* WHAT IS EXPECTED:
Locate every line below that contains the word "events" and copy it.

● ● ● ● ● ● ●

[src/rtl/spi_pkg.sv]
// Shared definitions for the 8-bit SPI master: FSM state encoding, frame
// constants, mode decode and shift-order helpers.
// Build option: SPI_MASTER_MSB_FIRST_EN selects MSB-first shifting
// (default build is LSB-first).
package spi_pkg;

   localparam int SPI_DATA_W = 8;
   localparam int SPI_EDGE_W = 5;
   localparam logic [SPI_EDGE_W-1:0] SPI_EDGE_CNT = 5'd16;

   // FSM state encoding (IDLE, SETUP, XFER, HOLD)
   typedef logic [1:0] spi_state_t;
   localparam spi_state_t ST_IDLE  = 2'd0;
   localparam spi_state_t ST_SETUP = 2'd1;
   localparam spi_state_t ST_XFER  = 2'd2;
   localparam spi_state_t ST_HOLD  = 2'd3;

   function automatic logic mode_cpol(input logic [1:0] mode);
      return mode[1];
   endfunction

   function automatic logic mode_cpha(input logic [1:0] mode);
      return mode[0];
   endfunction

   // Bit that leaves the shift register next
   function automatic logic first_bit(input logic [SPI_DATA_W-1:0] d);
`ifdef SPI_MASTER_MSB_FIRST_EN
      return d[SPI_DATA_W-1];
`else
      return d[0];
`endif
   endfunction

   // Drop the bit just sent
   function automatic logic [SPI_DATA_W-1:0] shift_out(input logic [SPI_DATA_W-1:0] d);
`ifdef SPI_MASTER_MSB_FIRST_EN
      return {d[SPI_DATA_W-2:0], 1'b0};
`else
      return {1'b0, d[SPI_DATA_W-1:1]};
`endif
   endfunction

   // Insert a received bit so the first one ends at the first-sent position
   function automatic logic [SPI_DATA_W-1:0] shift_in(input logic [SPI_DATA_W-1:0] d,
                                                      input logic b);
`ifdef SPI_MASTER_MSB_FIRST_EN
      return {d[SPI_DATA_W-2:0], b};
`else
      return {b, d[SPI_DATA_W-1:1]};
`endif
   endfunction

endpackage

[src/rtl/spi_clk_gen.sv]
// SCK generator: divides clk by CLK_DIV per half-period while a frame runs,
// counts the 16 sck toggles and flags leading/trailing/last edges.
// While idle, sck follows the CPOL level presented on cpol.
module spi_clk_gen
   import spi_pkg::*;
#(
   parameter int CLK_DIV = 4
)
(
   input  logic clk,
   input  logic rst_n,
   input  logic run,
   input  logic cpol,
   output logic half_tick,
   output logic lead_edge,
   output logic trail_edge,
   output logic last_edge,
   output logic sck
);

   localparam int CW = (CLK_DIV > 1) ? $clog2(CLK_DIV) : 1;
   localparam logic [CW-1:0] DIV_LAST = CW'(CLK_DIV - 1);
   localparam logic [CW-1:0] DIV_ONE  = CW'(1);

   logic [CW-1:0]         div_cnt_r;
   logic [SPI_EDGE_W-1:0] edge_cnt_r;
   logic                  sck_r;
   logic                  toggle_s;

   // Strobe decode; an edge count with bit0 clear means the next toggle is odd (leading)
   always_comb begin
      half_tick  = run && (div_cnt_r == DIV_LAST);
      toggle_s   = half_tick && (edge_cnt_r != SPI_EDGE_CNT);
      lead_edge  = toggle_s && !edge_cnt_r[0];
      trail_edge = toggle_s && edge_cnt_r[0];
      last_edge  = toggle_s && (edge_cnt_r == (SPI_EDGE_CNT - 5'd1));
   end

   // Divider, edge counter and sck register; counters park at zero while idle
   always_ff @(posedge clk or negedge rst_n) begin
      if (!rst_n) begin
         div_cnt_r  <= '0;
         edge_cnt_r <= '0;
         sck_r      <= 1'b0;
      end else if (!run) begin
         div_cnt_r  <= '0;
         edge_cnt_r <= '0;
         sck_r      <= cpol;
      end else begin
         if (half_tick) begin
            div_cnt_r <= '0;
         end else begin
            div_cnt_r <= div_cnt_r + DIV_ONE;
         end
         if (toggle_s) begin
            sck_r      <= ~sck_r;
            edge_cnt_r <= edge_cnt_r + 5'd1;
         end
      end
   end

   assign sck = sck_r;

endmodule

[src/rtl/spi_master.sv]
// 8-bit full-duplex SPI master, all four CPOL/CPHA modes, one byte per start.
// Build option: SPI_MASTER_MSB_FIRST_EN switches to MSB-first shifting;
// undefined (default) is LSB-first. Timing is identical in both builds.
module spi_master
   import spi_pkg::*;
#(
   parameter int CLK_DIV = 4
)
(
   input  logic                  clk,
   input  logic                  rst_n,
   input  logic                  start,
   input  logic [SPI_DATA_W-1:0] tx_data,
   input  logic [1:0]            mode,
   output logic                  busy,
   output logic                  done,
   output logic [SPI_DATA_W-1:0] rx_data,
   output logic                  sck,
   output logic                  mosi,
   input  logic                  miso,
   output logic                  sl_se
);

   spi_state_t            state_r;
   logic [1:0]            mode_r;
   logic [SPI_DATA_W-1:0] tx_sr_r;
   logic [SPI_DATA_W-1:0] rx_sr_r;
   logic [SPI_DATA_W-1:0] rx_data_r;
   logic                  mosi_r;
   logic                  sl_se_r;
   logic                  busy_r;
   logic                  done_r;

   logic run_s, cpol_idle_s, cpha_s, shift_s, sample_s;
   logic half_tick_s, lead_s, trail_s, last_s, sck_s;

   spi_clk_gen #(.CLK_DIV(CLK_DIV)) u_clk_gen (
      .clk        (clk),
      .rst_n      (rst_n),
      .run        (run_s),
      .cpol       (cpol_idle_s),
      .half_tick  (half_tick_s),
      .lead_edge  (lead_s),
      .trail_edge (trail_s),
      .last_edge  (last_s),
      .sck        (sck_s)
   );

   // Map sck edges to shift/sample events for the frozen CPHA
   always_comb begin
      run_s       = (state_r != ST_IDLE);
      cpol_idle_s = mode_cpol(mode);
      cpha_s      = mode_cpha(mode_r);
      if (cpha_s) begin
         shift_s  = lead_s;
         sample_s = trail_s;
      end else begin
         shift_s  = trail_s && !last_s;
         sample_s = lead_s;
      end
   end

   // Frame FSM plus tx/rx shift registers; edge events override the FSM defaults
   always_ff @(posedge clk or negedge rst_n) begin
      if (!rst_n) begin
         state_r   <= ST_IDLE;
         mode_r    <= 2'b00;
         tx_sr_r   <= '0;
         rx_sr_r   <= '0;
         rx_data_r <= '0;
         mosi_r    <= 1'b0;
         sl_se_r   <= 1'b1;
         busy_r    <= 1'b0;
         done_r    <= 1'b0;
      end else begin
         done_r <= 1'b0;
         case (state_r)
            ST_IDLE: begin
               mode_r <= mode;
               if (start) begin
                  state_r <= ST_SETUP;
                  busy_r  <= 1'b1;
                  sl_se_r <= 1'b0;
                  rx_sr_r <= '0;
                  if (mode_cpha(mode)) begin
                     mosi_r  <= 1'b0;
                     tx_sr_r <= tx_data;
                  end else begin
                     mosi_r  <= first_bit(tx_data);
                     tx_sr_r <= shift_out(tx_data);
                  end
               end
            end
            ST_SETUP: begin
               if (half_tick_s) begin
                  state_r <= ST_XFER;
               end
            end
            ST_XFER: begin
               if (last_s) begin
                  state_r <= ST_HOLD;
               end
            end
            ST_HOLD: begin
               if (half_tick_s) begin
                  state_r   <= ST_IDLE;
                  sl_se_r   <= 1'b1;
                  mosi_r    <= 1'b0;
                  busy_r    <= 1'b0;
                  done_r    <= 1'b1;
                  rx_data_r <= rx_sr_r;
               end
            end
            default: begin
               state_r <= ST_IDLE;
            end
         endcase
         if (shift_s) begin
            mosi_r  <= first_bit(tx_sr_r);
            tx_sr_r <= shift_out(tx_sr_r);
         end
         if (sample_s) begin
            rx_sr_r <= shift_in(rx_sr_r, miso);
         end
      end
   end

   assign busy    = busy_r;
   assign done    = done_r;
   assign rx_data = rx_data_r;
   assign sck     = sck_s;
   assign mosi    = mosi_r;
   assign sl_se   = sl_se_r;

endmodule

[config.mk]
export PLATFORM = sky130hd
export DESIGN_NAME = spi_master
export DESIGN_NICKNAME = d
export VERILOG_FILES = /design/src/rtl/spi_pkg.sv /design/src/rtl/spi_clk_gen.sv /design/src/rtl/spi_master.sv
export SDC_FILE = /design/constraint.sdc
export NUM_CORES = 1
export LEC_CHECK = 0
export BUFFER_PORTS_ARGS = -buffer_cell sky130_fd_sc_hd__buf_2
export CAP_MARGIN = 15
export CORE_MARGIN = 8
export CORE_UTILIZATION = 35
export DETAILED_ROUTE_END_ITERATION = 16
export PLACE_DENSITY = 0.56
export SKIP_CTS_REPAIR_TIMING = 1
export SYNTH_ARGS = -nofsm -noshare
export SYNTH_HDL_FRONTEND = slang
export SYNTH_HIERARCHICAL = 1
export SYNTH_SLANG_ARGS = --single-unit
export TNS_END_PERCENT = 5
[constraint.sdc]
create_clock -name clk -period 3.5 [get_ports clk]
set_input_delay 0.525 -clock clk [delete_from_list [all_inputs] [get_ports clk]]
set_output_delay 0.525 -clock clk [all_outputs]
set_load 0.1 [all_outputs]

● ● ● ● ● ● ●

* ANSWER TO THIS PROBLEM:
   // Map sck edges to shift/sample events for the frozen CPHA
   // Frame FSM plus tx/rx shift registers; edge events override the FSM defaults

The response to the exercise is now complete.